Records contained in a dataset:

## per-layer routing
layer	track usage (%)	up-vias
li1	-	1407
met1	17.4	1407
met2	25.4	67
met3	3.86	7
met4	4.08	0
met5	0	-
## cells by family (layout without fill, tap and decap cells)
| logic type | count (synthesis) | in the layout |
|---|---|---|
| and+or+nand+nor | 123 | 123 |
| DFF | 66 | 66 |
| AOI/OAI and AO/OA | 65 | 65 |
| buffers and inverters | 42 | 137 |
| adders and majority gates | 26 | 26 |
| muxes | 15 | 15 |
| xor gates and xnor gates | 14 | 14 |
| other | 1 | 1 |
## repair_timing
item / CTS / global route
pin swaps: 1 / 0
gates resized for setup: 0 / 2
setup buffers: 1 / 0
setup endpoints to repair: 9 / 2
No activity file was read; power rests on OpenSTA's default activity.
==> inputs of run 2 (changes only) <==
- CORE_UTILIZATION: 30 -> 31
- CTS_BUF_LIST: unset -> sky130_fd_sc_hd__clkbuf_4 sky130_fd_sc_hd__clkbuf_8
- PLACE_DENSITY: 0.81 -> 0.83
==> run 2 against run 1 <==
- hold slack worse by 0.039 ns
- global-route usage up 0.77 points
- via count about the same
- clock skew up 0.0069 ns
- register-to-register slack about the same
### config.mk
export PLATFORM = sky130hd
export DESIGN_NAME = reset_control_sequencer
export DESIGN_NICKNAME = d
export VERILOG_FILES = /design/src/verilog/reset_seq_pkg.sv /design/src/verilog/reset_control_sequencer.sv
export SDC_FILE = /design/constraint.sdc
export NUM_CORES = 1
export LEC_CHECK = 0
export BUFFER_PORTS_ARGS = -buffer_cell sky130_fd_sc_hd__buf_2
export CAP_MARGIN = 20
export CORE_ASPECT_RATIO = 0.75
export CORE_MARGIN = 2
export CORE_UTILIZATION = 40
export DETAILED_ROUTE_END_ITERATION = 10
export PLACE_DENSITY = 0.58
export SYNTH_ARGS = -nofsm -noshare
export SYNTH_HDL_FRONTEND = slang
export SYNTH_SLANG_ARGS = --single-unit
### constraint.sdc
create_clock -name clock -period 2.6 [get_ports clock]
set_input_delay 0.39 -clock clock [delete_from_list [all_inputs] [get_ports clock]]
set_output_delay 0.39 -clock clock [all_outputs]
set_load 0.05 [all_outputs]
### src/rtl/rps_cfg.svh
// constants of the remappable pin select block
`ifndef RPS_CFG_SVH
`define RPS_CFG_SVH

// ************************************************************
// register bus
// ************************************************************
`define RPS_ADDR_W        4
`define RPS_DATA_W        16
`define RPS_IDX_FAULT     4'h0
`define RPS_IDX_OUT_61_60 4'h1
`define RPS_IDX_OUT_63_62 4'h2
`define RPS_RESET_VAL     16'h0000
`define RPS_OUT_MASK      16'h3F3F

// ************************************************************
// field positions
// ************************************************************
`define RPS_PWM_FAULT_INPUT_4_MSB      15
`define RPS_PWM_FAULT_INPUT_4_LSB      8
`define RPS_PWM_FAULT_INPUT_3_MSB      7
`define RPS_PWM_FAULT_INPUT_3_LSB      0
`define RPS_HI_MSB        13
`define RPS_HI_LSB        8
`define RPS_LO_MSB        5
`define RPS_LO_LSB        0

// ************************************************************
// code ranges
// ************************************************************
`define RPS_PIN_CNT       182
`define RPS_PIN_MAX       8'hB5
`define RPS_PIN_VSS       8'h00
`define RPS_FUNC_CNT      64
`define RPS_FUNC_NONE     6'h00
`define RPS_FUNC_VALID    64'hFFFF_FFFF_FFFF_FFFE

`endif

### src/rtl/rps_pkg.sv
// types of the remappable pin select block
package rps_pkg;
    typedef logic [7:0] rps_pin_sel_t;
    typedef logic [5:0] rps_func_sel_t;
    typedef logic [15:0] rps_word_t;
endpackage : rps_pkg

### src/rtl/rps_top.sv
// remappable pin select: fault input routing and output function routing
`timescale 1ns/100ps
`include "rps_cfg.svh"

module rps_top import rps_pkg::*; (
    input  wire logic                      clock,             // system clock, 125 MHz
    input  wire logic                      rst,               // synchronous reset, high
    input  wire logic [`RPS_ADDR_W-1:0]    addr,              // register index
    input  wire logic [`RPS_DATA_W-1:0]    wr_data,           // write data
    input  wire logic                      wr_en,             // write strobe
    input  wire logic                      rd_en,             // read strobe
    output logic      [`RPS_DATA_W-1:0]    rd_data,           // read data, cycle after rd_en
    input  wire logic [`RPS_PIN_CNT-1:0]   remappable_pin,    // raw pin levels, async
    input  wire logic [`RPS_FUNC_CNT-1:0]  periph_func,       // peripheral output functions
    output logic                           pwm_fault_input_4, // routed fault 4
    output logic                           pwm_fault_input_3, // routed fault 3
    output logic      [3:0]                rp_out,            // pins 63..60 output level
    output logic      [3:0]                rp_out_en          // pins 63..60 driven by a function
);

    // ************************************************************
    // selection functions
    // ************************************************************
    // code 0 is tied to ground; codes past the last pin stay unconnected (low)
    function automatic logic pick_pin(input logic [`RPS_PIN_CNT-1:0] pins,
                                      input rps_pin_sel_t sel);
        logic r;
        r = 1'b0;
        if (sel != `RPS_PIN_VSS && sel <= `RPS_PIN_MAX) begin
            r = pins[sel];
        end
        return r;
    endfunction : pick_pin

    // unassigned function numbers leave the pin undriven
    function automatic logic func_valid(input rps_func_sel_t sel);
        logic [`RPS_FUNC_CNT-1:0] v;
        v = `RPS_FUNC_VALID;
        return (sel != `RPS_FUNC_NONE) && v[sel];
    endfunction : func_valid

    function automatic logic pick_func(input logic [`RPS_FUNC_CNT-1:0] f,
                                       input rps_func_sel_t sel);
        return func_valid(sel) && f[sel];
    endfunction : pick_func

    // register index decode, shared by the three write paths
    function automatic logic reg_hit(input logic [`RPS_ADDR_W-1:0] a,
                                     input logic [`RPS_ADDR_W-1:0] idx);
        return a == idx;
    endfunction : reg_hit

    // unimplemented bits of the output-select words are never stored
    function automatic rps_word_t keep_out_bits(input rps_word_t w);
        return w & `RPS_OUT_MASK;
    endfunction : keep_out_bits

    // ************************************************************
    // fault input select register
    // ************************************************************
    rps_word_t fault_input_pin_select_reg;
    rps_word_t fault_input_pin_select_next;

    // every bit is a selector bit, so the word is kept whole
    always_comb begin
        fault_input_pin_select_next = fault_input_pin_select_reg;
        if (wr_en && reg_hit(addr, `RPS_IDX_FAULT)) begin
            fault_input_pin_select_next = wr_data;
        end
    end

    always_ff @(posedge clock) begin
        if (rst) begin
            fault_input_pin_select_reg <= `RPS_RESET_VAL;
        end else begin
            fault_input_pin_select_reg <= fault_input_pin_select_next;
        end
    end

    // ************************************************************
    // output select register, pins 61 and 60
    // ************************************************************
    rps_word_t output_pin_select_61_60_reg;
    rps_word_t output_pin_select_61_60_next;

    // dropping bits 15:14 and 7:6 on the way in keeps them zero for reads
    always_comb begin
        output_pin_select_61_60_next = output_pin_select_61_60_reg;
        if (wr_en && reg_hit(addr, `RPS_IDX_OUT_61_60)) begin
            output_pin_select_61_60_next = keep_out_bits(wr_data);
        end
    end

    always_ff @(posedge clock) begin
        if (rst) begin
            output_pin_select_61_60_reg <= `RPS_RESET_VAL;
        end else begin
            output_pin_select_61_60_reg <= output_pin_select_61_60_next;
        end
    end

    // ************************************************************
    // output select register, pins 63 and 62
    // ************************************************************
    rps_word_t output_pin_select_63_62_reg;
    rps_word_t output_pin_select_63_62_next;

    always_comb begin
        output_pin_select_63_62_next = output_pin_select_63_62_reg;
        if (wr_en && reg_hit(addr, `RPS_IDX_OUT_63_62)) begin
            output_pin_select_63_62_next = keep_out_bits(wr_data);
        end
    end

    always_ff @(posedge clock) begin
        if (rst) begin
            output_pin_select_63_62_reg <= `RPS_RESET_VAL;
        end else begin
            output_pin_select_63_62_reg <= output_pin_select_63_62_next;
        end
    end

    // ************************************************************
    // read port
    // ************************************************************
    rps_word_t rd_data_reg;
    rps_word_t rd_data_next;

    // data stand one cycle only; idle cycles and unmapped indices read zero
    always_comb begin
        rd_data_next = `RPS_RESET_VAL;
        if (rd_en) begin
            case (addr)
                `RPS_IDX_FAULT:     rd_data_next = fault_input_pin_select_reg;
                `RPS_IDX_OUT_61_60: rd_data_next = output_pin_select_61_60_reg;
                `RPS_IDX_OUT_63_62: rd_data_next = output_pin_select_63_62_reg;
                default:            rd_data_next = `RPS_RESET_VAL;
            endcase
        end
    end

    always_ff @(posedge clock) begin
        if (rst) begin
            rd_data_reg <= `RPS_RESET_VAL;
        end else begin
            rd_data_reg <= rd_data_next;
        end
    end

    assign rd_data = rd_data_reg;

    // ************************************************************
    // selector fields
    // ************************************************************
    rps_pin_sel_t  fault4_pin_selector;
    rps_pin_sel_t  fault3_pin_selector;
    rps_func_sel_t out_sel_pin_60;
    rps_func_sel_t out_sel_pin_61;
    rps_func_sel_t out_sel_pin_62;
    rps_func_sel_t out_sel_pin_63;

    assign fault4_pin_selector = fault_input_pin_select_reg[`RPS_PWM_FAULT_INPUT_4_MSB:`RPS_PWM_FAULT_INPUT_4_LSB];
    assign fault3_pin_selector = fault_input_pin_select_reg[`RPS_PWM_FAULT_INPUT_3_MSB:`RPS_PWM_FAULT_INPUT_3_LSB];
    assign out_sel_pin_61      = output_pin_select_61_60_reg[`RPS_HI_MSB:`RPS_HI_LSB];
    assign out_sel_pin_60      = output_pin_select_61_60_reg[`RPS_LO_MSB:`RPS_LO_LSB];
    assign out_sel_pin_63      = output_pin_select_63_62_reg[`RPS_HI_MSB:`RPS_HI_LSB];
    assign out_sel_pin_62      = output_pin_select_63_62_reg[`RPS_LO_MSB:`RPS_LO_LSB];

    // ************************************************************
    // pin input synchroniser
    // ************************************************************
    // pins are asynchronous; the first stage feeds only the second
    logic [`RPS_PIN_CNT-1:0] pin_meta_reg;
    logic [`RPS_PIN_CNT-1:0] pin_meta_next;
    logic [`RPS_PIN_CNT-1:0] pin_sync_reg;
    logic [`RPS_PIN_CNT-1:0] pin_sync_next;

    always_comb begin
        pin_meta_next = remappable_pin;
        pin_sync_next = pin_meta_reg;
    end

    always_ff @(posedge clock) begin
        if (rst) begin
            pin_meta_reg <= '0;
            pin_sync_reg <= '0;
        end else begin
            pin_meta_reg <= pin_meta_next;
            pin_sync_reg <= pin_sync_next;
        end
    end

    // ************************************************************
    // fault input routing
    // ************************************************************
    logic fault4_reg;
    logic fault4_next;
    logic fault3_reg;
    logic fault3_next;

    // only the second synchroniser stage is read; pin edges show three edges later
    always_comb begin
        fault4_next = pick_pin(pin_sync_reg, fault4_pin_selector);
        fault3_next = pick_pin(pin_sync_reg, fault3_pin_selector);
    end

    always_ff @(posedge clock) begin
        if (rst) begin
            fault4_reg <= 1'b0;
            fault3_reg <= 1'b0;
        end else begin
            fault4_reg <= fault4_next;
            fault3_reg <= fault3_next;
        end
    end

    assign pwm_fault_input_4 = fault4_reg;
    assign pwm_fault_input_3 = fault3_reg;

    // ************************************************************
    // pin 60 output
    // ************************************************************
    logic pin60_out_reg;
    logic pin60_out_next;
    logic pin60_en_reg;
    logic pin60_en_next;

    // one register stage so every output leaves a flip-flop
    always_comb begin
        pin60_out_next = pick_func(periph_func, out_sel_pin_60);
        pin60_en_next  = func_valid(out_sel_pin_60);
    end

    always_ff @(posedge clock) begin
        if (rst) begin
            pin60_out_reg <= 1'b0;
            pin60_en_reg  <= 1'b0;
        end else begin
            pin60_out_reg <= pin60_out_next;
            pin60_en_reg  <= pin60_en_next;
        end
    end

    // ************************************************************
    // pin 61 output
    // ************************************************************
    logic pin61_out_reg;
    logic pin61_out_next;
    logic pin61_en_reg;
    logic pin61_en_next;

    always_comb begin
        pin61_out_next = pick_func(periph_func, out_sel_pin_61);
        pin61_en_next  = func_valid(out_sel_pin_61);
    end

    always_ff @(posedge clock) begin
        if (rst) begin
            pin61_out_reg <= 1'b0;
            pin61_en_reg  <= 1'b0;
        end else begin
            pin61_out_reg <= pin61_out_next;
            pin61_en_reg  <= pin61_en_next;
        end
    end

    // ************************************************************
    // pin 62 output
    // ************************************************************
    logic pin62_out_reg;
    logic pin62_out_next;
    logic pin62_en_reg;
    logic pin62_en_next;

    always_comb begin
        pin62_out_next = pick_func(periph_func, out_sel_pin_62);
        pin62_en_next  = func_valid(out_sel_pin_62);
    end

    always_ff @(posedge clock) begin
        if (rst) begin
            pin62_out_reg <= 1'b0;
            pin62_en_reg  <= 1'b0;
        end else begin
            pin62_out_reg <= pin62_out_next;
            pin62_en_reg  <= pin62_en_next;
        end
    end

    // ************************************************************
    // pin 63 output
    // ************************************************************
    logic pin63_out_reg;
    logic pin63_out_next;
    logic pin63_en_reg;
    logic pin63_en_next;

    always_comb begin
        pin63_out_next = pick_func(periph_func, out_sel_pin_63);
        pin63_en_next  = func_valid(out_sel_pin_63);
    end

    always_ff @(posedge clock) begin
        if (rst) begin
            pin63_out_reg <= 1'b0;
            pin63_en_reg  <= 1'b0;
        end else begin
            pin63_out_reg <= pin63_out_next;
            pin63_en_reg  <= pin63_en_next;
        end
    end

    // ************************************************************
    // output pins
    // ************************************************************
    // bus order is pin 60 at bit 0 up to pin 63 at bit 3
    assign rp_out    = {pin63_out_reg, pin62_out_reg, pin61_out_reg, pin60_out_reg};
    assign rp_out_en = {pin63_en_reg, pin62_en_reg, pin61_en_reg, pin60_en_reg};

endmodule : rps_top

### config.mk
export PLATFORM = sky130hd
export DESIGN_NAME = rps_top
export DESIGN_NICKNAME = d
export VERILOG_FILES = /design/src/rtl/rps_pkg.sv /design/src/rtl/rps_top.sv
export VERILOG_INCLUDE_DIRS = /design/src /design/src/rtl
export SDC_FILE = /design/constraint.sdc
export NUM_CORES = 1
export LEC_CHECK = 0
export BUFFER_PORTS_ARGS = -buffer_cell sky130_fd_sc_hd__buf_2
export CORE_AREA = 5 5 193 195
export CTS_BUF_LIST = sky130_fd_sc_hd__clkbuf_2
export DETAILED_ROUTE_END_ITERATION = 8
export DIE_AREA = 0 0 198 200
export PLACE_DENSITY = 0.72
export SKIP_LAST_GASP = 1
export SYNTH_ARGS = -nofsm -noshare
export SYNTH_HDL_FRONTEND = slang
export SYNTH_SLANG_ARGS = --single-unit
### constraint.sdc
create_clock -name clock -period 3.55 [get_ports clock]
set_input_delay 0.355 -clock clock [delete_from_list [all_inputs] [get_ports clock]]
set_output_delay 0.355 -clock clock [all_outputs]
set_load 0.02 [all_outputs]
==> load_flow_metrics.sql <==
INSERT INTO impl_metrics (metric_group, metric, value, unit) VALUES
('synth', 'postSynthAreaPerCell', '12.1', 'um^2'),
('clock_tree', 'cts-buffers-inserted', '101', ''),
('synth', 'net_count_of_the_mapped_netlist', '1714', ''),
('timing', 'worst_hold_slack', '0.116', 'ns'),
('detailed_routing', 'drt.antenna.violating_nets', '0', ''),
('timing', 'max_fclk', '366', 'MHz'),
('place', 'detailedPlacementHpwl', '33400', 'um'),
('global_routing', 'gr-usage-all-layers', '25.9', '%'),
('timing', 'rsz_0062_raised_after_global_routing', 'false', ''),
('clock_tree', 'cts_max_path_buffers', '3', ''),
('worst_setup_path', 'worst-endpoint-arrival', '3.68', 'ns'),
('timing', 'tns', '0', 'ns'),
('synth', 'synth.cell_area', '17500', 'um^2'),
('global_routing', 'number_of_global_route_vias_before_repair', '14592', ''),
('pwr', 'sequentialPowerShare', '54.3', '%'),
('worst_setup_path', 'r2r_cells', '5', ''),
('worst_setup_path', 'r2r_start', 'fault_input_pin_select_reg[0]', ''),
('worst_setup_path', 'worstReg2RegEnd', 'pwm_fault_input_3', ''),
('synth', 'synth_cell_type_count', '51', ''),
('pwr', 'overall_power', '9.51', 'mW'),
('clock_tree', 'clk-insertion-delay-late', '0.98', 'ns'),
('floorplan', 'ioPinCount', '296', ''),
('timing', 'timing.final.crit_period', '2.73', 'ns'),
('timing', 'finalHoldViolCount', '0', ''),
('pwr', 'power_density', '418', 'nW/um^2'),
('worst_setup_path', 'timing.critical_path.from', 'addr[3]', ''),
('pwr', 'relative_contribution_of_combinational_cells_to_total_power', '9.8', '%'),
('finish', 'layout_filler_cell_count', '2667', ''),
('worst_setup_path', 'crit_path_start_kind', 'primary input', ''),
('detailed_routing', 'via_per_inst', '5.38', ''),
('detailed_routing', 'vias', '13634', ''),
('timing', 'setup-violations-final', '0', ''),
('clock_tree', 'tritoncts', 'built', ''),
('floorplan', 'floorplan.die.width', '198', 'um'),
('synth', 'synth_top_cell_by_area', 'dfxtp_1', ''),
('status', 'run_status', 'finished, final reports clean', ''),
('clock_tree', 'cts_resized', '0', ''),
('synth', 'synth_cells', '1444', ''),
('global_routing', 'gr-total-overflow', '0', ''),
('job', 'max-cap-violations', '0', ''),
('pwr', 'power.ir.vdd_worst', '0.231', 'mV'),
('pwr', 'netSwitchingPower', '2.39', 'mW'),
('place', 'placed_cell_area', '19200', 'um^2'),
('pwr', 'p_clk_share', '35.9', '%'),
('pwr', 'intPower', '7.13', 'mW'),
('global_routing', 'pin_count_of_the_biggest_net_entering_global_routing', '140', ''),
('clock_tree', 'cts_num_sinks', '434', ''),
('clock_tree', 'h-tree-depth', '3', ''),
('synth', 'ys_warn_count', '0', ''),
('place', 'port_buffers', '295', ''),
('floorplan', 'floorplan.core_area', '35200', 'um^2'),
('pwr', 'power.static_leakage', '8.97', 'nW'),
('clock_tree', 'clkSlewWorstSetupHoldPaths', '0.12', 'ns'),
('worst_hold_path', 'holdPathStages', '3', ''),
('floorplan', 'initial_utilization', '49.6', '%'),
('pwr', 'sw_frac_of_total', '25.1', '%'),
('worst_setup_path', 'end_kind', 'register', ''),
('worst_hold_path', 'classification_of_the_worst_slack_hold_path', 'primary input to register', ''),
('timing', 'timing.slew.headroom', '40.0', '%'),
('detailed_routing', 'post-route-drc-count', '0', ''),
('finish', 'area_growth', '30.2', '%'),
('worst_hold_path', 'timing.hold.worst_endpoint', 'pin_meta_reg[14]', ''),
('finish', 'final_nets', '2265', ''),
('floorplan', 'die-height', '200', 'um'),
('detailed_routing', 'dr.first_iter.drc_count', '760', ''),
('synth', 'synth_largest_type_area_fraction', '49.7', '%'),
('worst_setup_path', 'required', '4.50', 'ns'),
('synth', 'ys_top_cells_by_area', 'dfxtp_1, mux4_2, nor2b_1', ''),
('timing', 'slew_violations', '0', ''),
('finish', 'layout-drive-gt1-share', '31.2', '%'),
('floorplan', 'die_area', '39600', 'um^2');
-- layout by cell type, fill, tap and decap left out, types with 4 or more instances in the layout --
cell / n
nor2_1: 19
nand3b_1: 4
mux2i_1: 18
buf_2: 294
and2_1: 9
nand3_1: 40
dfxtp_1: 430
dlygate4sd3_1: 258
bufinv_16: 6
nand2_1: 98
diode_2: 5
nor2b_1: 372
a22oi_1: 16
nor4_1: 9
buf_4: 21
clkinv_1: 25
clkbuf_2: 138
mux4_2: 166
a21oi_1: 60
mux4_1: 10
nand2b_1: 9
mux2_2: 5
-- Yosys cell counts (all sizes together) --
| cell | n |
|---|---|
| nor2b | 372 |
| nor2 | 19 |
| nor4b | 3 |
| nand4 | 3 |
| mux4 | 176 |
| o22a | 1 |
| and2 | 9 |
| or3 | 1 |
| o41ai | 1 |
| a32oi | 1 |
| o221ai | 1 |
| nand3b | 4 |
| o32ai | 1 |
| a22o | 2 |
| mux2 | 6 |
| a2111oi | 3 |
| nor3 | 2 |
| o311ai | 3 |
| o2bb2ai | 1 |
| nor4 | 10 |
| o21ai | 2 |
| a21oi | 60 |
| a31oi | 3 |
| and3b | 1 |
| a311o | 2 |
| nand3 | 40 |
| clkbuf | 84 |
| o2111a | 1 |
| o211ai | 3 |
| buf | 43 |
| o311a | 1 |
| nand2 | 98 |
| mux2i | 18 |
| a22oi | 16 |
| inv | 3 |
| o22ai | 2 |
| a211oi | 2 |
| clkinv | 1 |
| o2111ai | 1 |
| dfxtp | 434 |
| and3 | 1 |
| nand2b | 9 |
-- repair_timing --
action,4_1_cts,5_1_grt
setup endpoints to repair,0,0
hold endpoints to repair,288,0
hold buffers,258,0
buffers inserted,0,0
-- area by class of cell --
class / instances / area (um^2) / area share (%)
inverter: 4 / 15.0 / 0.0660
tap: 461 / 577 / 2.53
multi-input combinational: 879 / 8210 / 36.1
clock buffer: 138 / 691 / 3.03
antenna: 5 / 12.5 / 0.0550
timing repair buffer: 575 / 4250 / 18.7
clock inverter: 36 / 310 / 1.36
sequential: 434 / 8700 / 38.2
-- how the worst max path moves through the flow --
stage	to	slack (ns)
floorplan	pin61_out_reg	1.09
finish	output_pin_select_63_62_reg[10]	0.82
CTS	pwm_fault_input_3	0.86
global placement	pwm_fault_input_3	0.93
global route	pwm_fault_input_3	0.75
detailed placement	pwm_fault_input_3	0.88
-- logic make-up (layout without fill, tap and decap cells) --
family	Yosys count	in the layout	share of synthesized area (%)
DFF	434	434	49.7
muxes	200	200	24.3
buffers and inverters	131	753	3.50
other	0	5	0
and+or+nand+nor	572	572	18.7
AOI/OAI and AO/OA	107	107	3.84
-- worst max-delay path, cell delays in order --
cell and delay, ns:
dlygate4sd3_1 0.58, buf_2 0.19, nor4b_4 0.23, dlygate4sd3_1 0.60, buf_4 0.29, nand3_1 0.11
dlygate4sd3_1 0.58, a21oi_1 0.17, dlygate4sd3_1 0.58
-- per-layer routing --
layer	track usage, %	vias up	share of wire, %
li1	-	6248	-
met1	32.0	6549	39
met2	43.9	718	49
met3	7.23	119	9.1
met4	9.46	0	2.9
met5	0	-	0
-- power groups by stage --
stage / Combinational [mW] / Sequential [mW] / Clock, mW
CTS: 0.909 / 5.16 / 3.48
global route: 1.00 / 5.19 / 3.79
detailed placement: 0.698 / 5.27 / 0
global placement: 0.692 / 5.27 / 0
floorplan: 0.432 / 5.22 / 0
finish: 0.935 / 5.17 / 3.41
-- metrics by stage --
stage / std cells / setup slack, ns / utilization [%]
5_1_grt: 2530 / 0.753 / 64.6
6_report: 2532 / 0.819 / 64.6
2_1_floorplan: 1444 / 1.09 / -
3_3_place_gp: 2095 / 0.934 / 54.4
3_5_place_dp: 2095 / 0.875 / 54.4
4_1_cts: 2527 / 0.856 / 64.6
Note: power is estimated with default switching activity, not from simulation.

Exercise → Above are the records. Copy the lines beginning at the one that has "pin_sync_next = pin_meta_reg;" and ending with the one that has "pin61_out_next = pick_func(periph_func, out_sel_pin_61);", unchanged.

Worked solution →
        pin_sync_next = pin_meta_reg;
    end

    always_ff @(posedge clock) begin
        if (rst) begin
            pin_meta_reg <= '0;
            pin_sync_reg <= '0;
        end else begin
            pin_meta_reg <= pin_meta_next;
            pin_sync_reg <= pin_sync_next;
        end
    end

    // ************************************************************
    // fault input routing
    // ************************************************************
    logic fault4_reg;
    logic fault4_next;
    logic fault3_reg;
    logic fault3_next;

    // only the second synchroniser stage is read; pin edges show three edges later
    always_comb begin
        fault4_next = pick_pin(pin_sync_reg, fault4_pin_selector);
        fault3_next = pick_pin(pin_sync_reg, fault3_pin_selector);
    end

    always_ff @(posedge clock) begin
        if (rst) begin
            fault4_reg <= 1'b0;
            fault3_reg <= 1'b0;
        end else begin
            fault4_reg <= fault4_next;
            fault3_reg <= fault3_next;
        end
    end

    assign pwm_fault_input_4 = fault4_reg;
    assign pwm_fault_input_3 = fault3_reg;

    // ************************************************************
    // pin 60 output
    // ************************************************************
    logic pin60_out_reg;
    logic pin60_out_next;
    logic pin60_en_reg;
    logic pin60_en_next;

    // one register stage so every output leaves a flip-flop
    always_comb begin
        pin60_out_next = pick_func(periph_func, out_sel_pin_60);
        pin60_en_next  = func_valid(out_sel_pin_60);
    end

    always_ff @(posedge clock) begin
        if (rst) begin
            pin60_out_reg <= 1'b0;
            pin60_en_reg  <= 1'b0;
        end else begin
            pin60_out_reg <= pin60_out_next;
            pin60_en_reg  <= pin60_en_next;
        end
    end

    // ************************************************************
    // pin 61 output
    // ************************************************************
    logic pin61_out_reg;
    logic pin61_out_next;
    logic pin61_en_reg;
    logic pin61_en_next;

    always_comb begin
        pin61_out_next = pick_func(periph_func, out_sel_pin_61);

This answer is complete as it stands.